Favus' charge against Relypsa is spurious because the database he relies on -- the FDA Adverse Event Reporting System, or FAERS -- consists of voluntarily reported and unconfirmed drug-safety data. The FDA, on its Web site, explicitly warns that adverse events listed in the FAERS cannot be conclusively linked to a drug because information is often incomplete.
"Veltassa has only been on the U.S. market for several months and the Veltassa FAERS database already contains a very large number of unique serious adverse event reports which fit into a clear pattern of death, heart failure, and gastrointestinal side effects," according to a copy of Favus' report obtained by TheStreet.
But none of the FAERS reports cited by Favus say Veltassa caused the reported adverse events or deaths. The reports contain no information on the medical background of the patients or the disease(s) they're diagnosed with. One report notes a patient taking as many as 18 different medications, of which Veltassa is just one.
Relypsa shares are up 3% to $18.56 in midday trading.
Veltassa is approved to treat hyperkalemia, a condition in which potassium levels in the blood become abnormally high, usually due to poorly functioning kidneys or as a side effect from medicines taken by people to manage heart failure and chronic kidney disease. Elevated potassium can cause abnormal heart rhythm and in worse cases, sudden death.

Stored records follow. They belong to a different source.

Context: an optimization exercise on an open-source flow, tuned for small area. The choices shown serve that exercise and are no tape-out recipe. In this exercise RTL edits were held to simulation tests only and were not proved equivalent to the original. Power is estimated from default activity; no workload was simulated.

Design spec_top, start of the top module:
module spec_top (
	input  logic                             sys_clk,
	input  logic                             sys_rst,
	input  logic                             adc_flag,
	input  logic                             spec_valid,
	input  logic                             spec_sop,
	input  logic                             spec_eop,
	input  logic signed [10-1:0] spec_re,
	input  logic signed [10-1:0] spec_im,
	output logic [10-1:0]        sample_addr,
	output logic                             sink_valid,
	output logic                             sink_sop,
	output logic                             sink_eop,
	output logic                             power_valid,
	output logic [10-1:0]        power_bin,
	output logic [20-1:0]         power,
	output logic                             update_flag,
	output logic [10-1:0]        bin_a,
	output logic [10-1:0]        bin_b,
	output logic [20-1:0]         power_a,
	output logic [20-1:0]         power_b,
	output logic [10-1:0]           amp_a,
	output logic [10-1:0]           amp_b
);
Settings: LEC_CHECK=0, CAP_MARGIN=20, CORE_MARGIN=2, CORE_UTILIZATION=60, CTS_BUF_LIST=sky130_fd_sc_hd__clkbuf_8, CTS_CLUSTER_DIAMETER=60, CTS_CLUSTER_SIZE=18, GPL_ROUTABILITY_DRIVEN=0, PLACE_DENSITY=0.65, SLEW_MARGIN=20; clock period 10.0 ns.
standard.sh (not shown) runs the stock make flow with config.mk's settings and CLKGATE_MAP_FILE= SYNTH_SCRIPT=/design/flow/synth_recipe.tcl, a recipe that flattens the netlist after the stock synthesis.
==> flow/flow/run.sh <==
#!/bin/bash
# The standard layout with three changes:
# - after the standard synthesis, the combinational logic between the registers is
#   cleaned up: flow/polarity.py removes inverters around the full adders and
#   polarity-paired gates, and flow/resyn.tcl re-maps the rest with ABC for area.
#   Registers (cells and names) and full adders are kept as they are.
# - the port buffers are made of the smallest buffer cell.
# - clock tree synthesis adds no dummy loads (same settings as config.mk otherwise).
set -euo pipefail
R=orfs/results/sky130hd/spec_top/base
LIB=$FLOW_HOME/platforms/sky130hd/lib/sky130_fd_sc_hd__tt_025C_1v80.lib
YOSYS=yosys
[[ -x $FLOW_HOME/../tools/install/yosys/bin/yosys ]] && YOSYS=$FLOW_HOME/../tools/install/yosys/bin/yosys
bash standard.sh synth > synth.log 2>&1
cp $R/1_2_yosys.v $R/1_2_yosys.standard.v
python3 flow/polarity.py $R/1_2_yosys.standard.v $R/1_2_yosys.pol1.v > polarity1.log 2>&1
LIB=$LIB IN_V=$R/1_2_yosys.pol1.v OUT_V=$R/1_2_yosys.resyn.v TOP=$FLOW_TOP STAT=resyn_stat.txt \
  $YOSYS -c flow/resyn.tcl > resyn.log 2>&1
python3 flow/polarity.py $R/1_2_yosys.resyn.v $R/1_2_yosys.v > polarity2.log 2>&1
rm -f $R/1_synth.odb $R/1_synth.sdc
CTS="-sink_clustering_enable -repair_clock_nets -sink_clustering_size 18 -sink_clustering_max_diameter 60"
CTS="$CTS -buf_list sky130_fd_sc_hd__clkbuf_8 -dont_use_dummy_load"
bash standard.sh BUFFER_PORTS_ARGS="-buffer_cell sky130_fd_sc_hd__buf_1" "CTS_ARGS=$CTS" finish > standard.log 2>&1
Other scripts of this flow, unchanged in this note and not shown: flow/flow/polarity.py, flow/flow/resyn.tcl
The baseline passed the timing, design-rule and antenna checks.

Favus is the sole proprietor of Favus Institutional Research, which publishes closely distributed, short-selling reports on biotech and drug stocks for hedge fund clients. Favus has been stridently negative on Relypsa since last year, in part because of his belief in the superiority of AstraZeneca's (AZN - Get Report) competing hyperkalemia drug ZS-9.
Last Thursday, the FDA rejected ZS-9 -- a big setback for AstraZeneca but a positive development for Relypsa, which secured FDA approval for Veltassa last October and now has the commercial market to itself.
The rejection of ZS-9 was also a negative surprise for investors short Relypsa. More than 30% of Relypsa's tradable shares are sold short.Favus is trying to bail out his clients.